El equipo económico liderado por Luis "Toto" Caputo utilizó el cierre de la emblemática fábrica de neumáticos Fate como una plataforma para solicitar la aprobación de la reforma laboral.
Felipe Núñez, director del BICE y asesor del Ministerio de Economía, dedicó la mañana del miércoles a difundir tuits en los que rechazó la idea de que la clausura de Fate se deba a la apertura de importaciones, tal como argumentó la propia empresa.
"Este sistema laboral destruye a las empresas y, por ende, también a los trabajadores, pero después hay que soportar a los impresentables del centro que cuestionan la reforma laboral", expresó Núñez, quien además compartió un post que responsabiliza al sindicato de izquierda de haber "fundido" a Fate.

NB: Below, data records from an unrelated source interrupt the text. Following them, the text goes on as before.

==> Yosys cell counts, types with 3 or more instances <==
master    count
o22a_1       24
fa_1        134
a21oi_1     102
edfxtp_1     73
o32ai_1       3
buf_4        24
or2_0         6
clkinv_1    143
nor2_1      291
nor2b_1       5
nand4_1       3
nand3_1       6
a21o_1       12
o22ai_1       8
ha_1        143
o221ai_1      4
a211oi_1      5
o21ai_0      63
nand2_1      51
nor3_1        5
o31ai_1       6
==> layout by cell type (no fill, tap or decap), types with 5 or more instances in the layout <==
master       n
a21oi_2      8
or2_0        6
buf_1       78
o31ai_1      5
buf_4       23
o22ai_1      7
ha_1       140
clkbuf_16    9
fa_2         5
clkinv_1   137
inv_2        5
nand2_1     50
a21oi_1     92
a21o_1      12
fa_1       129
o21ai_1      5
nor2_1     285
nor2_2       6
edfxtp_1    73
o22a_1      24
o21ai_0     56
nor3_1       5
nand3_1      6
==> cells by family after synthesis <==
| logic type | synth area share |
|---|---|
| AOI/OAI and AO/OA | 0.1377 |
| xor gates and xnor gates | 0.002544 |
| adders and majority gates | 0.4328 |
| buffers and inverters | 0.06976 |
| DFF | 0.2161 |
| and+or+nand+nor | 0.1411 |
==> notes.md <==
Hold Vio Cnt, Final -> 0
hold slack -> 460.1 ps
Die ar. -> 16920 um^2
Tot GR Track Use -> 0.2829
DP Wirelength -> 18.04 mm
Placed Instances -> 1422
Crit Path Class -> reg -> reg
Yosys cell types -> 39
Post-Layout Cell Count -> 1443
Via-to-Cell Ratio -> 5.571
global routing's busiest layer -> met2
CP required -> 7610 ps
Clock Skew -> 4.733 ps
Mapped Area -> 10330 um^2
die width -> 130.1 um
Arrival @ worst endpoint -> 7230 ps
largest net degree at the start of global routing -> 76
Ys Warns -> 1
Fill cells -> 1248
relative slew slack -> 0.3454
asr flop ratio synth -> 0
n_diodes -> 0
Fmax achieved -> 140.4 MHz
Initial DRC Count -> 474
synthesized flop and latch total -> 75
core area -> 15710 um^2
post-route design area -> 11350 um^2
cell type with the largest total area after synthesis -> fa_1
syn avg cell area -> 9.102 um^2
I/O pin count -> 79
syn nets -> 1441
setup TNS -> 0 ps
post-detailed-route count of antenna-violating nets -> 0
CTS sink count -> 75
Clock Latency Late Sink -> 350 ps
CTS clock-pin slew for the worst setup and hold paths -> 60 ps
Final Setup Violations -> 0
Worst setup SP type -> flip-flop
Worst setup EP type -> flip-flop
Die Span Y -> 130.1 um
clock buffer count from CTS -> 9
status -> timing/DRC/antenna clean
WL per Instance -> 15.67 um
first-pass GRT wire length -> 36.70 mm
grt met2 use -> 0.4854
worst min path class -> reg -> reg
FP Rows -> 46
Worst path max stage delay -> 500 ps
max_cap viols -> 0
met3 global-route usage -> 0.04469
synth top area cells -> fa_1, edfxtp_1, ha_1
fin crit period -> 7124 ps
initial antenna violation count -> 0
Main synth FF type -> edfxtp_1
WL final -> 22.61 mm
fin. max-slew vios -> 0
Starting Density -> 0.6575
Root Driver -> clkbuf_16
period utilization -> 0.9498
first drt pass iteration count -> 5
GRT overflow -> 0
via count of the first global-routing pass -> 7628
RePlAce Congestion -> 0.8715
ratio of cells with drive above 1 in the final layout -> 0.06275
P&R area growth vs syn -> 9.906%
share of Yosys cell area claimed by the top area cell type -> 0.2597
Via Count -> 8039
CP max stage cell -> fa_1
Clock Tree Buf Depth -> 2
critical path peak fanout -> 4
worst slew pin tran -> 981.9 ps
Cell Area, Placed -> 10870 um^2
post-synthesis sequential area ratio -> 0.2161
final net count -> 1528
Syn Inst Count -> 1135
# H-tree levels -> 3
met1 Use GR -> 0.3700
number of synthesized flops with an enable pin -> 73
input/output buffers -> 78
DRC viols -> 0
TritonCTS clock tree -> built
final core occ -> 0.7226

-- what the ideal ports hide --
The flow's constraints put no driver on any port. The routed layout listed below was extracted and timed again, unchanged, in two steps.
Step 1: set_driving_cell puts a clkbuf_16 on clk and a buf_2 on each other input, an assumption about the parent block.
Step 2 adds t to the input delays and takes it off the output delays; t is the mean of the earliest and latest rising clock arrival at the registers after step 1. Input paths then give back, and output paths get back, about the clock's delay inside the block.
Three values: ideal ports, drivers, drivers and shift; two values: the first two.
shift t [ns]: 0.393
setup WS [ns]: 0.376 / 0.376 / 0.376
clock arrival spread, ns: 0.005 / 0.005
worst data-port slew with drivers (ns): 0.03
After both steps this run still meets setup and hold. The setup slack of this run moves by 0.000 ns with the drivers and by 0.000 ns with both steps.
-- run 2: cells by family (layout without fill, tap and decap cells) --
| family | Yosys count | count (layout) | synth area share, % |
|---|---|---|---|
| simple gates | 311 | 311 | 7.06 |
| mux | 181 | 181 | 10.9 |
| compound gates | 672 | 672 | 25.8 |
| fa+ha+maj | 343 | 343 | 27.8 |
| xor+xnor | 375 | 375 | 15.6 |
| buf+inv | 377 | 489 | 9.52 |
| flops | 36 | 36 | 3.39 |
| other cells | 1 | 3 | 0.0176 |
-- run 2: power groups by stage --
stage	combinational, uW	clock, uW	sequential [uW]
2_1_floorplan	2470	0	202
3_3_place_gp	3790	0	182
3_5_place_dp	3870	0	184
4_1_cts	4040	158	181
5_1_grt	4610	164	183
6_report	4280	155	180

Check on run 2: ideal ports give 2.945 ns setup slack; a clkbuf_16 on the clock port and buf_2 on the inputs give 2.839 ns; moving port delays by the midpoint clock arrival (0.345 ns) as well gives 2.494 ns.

En su intervención, Núñez no escatimó críticas hacia los aliados del gobierno, a quienes descalificó como "impresentables del centro", señalando que han solicitado modificaciones en la reforma laboral, a pesar de ser necesarios para la aprobación de la ley.

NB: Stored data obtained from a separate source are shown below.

This is an optimization exercise on Yosys and OpenROAD, whose aim is a short achievable clock period and few clock cycles per item, not a production implementation. Only simulation tests tie the RTL to the original design; equivalence was not proved. Power and IR drop assume default switching activity.

`flow/run.sh`:
```
#!/bin/bash
# synth_recipe.tcl (not shown) runs the flow's synth.tcl, then flattens the netlist and writes it again
# the make line also repeats each setting of config.mk as NAME=value (left out here)
make -C /OpenROAD-flow-scripts/flow DESIGN_CONFIG=/design/flow/config.mk WORK_HOME=/design/flow/orfs CLKGATE_MAP_FILE= SYNTH_SCRIPT=/design/flow/synth_recipe.tcl finish
```
`flow/config.mk`:
```
export PLATFORM = sky130hd
export DESIGN_NAME = rvCore
export DESIGN_NICKNAME = rvCore
export VERILOG_FILES = /design/flow/design.v
export SDC_FILE = /design/flow/constraint.sdc
export NUM_CORES = 4
export LEC_CHECK = 0
export ABC_CLOCK_PERIOD_IN_PS = 2000
export CAP_MARGIN = 20
export CORE_MARGIN = 2
export CORE_UTILIZATION = 35
export PLACE_DENSITY = 0.5
export SETUP_SLACK_MARGIN = 5
export SLEW_MARGIN = 20
export TNS_END_PERCENT = 100
```
`flow/constraint.sdc`:
```
create_clock -name core_clock -period 8.0 [get_ports {clk}]
set_input_delay 1.6000 -clock core_clock [delete_from_list [all_inputs] [get_ports {clk}]]
set_output_delay 1.6000 -clock core_clock [all_outputs]
set_load 0.01 [all_outputs]
```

Fate anunció su cierre definitivo, lo que resultará en la desvinculación de 920 trabajadores, argumentando que la apertura de importaciones fue la causante de esta decisión.

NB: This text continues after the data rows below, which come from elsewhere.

From an optimization exercise on the open Yosys and OpenROAD flow, aimed at a short achievable clock period and few clock cycles per item; shortcuts taken in it are not production practice.
At most, simulation tests tie the RTL to the original design; equivalence was not proved.
The clock port is modelled as an ideal driver; clocking choices that lean on that would not hold on a real chip.
Power and IR drop assume default switching activity.

==> flow/design.v (excerpt) <==
module rx_capture_burst_writer #(
  parameter int SAMPLE_W   = 16,
  parameter int CHANNELS   = 2,
  parameter int ADDR_W     = 32,
  parameter int BURST_LEN  = 8,
  parameter int FIFO_DEPTH = 9,
  localparam int DATA_W    = SAMPLE_W * CHANNELS,
  localparam int BC_W      = $clog2(BURST_LEN) + 1
) (
  input  logic              clk_clk,
  input  logic              reset_reset_n,
  input  logic              start,
  input  logic              stop,
  input  logic [ADDR_W-1:0] cfg_base,
  input  logic [ADDR_W-1:0] cfg_words,
  input  logic              in_valid,
  output logic              in_ready,
  input  logic [DATA_W-1:0] in_data,
  output logic [ADDR_W-1:0] avm_address,
  output logic              avm_write,
  output logic [DATA_W-1:0] avm_writedata,
  output logic [BC_W-1:0]   avm_burstcount,
  input  logic              avm_waitrequest,
  output logic              busy,
  output logic [ADDR_W-1:0] wr_ptr,
  output logic [rx_cap_pkg::CNT_W-1:0]  wrap_count,
  output logic              overflow,
  output logic [rx_cap_pkg::CNT_W-1:0]  drop_count
);
Size in the first run: about 1900 cells after synthesis, about 240 I/O pins, about 25000 um2 of cells after synthesis.
clock: 5.5 ns
lec_check: 0
abc_clock_period_in_ps: 1000
cap_margin: 20
core_margin: 2
core_utilization: 40
cts_cluster_diameter: 80
cts_cluster_size: 20
setup_slack_margin: 3.6
slew_margin: 20
tns_end_percent: 100
standard.sh (not shown) runs the stock make flow with config.mk's settings and CLKGATE_MAP_FILE= SYNTH_SCRIPT=/design/flow/synth_recipe.tcl, a recipe that flattens the netlist after the stock synthesis.
==> flow/flow/run.sh <==
#!/bin/bash
set -euo pipefail
export POST_CTS_TCL="$PWD/flow/drop_root.tcl"
bash standard.sh > standard_make.log 2>&1
==> flow/flow/drop_root.tcl <==
set block [ord::get_db_block]
set port_net [[$block findBTerm clk_clk] getNet]
set port_loads [$port_net getITerms]
if {[llength $port_loads] == 1} {
  set root [[lindex $port_loads 0] getInst]
  set master [[$root getMaster] getName]
  set out_net ""
  foreach it [$root getITerms] {
    if {[$it isOutputSignal]} { set out_net [$it getNet] }
  }
  if {[string match "sky130_fd_sc_hd__clkbuf_*" $master] && $out_net ne ""} {
    set sinks {}
    set all_bufs 1
    foreach it [$out_net getITerms] {
      if {[$it getInst] eq $root} { continue }
      lappend sinks $it
      if {![string match "sky130_fd_sc_hd__clkbuf_*" [[[$it getInst] getMaster] getName]]} {
        set all_bufs 0
      }
    }
    if {[llength $sinks] >= 1 && [llength $sinks] <= 4 && $all_bufs} {
      foreach it $sinks {
        $it disconnect
        $it connect $port_net
      }
      puts "drop_root: removed [$root getName], port drives [llength $sinks] buffers"
      odb::dbInst_destroy $root
      odb::dbNet_destroy $out_net
    } else {
      puts "drop_root: root [$root getName] drives [llength $sinks] sinks, kept"
    }
  }
}
Edit:
Settings changed: ABC_CLOCK_PERIOD_IN_PS 1000 to 2000.
Non-clock buffer count stays the same.
Sequential share of layout area stays the same.
Flip-flop and latch count is unchanged.
First-iteration DRC count does not change.
Design area does not change.
Clock-buffer cell count stays the same.
Global-route usage stays the same.
Synthesized area stays the same.
Routed wire length is unchanged.
Hold slack stays the same.
Maximum frequency does not change.
Function was not checked in any run of this note: the RTL went through the layout flow alone.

Este discurso que el gobierno intenta propagar sobre la reforma laboral se presenta como un arma de doble filo, ya que la mayoría de los economistas serios coinciden en que este proyecto por sí solo no generará empleo.
La caída en el consumo y la actividad económica actual hace que los empresarios no necesiten contratar nuevos empleados, por lo que la reforma laboral no les resulta útil. Su única función podría ser la de reducir las indemnizaciones.
Por otro lado, algunos economistas afirman que la reforma sería más efectiva en un contexto de expansión de puestos laborales. En otras palabras, el gobierno está alimentando expectativas sobre el proyecto que podrían volverse en su contra si la actividad económica no logra recuperarse.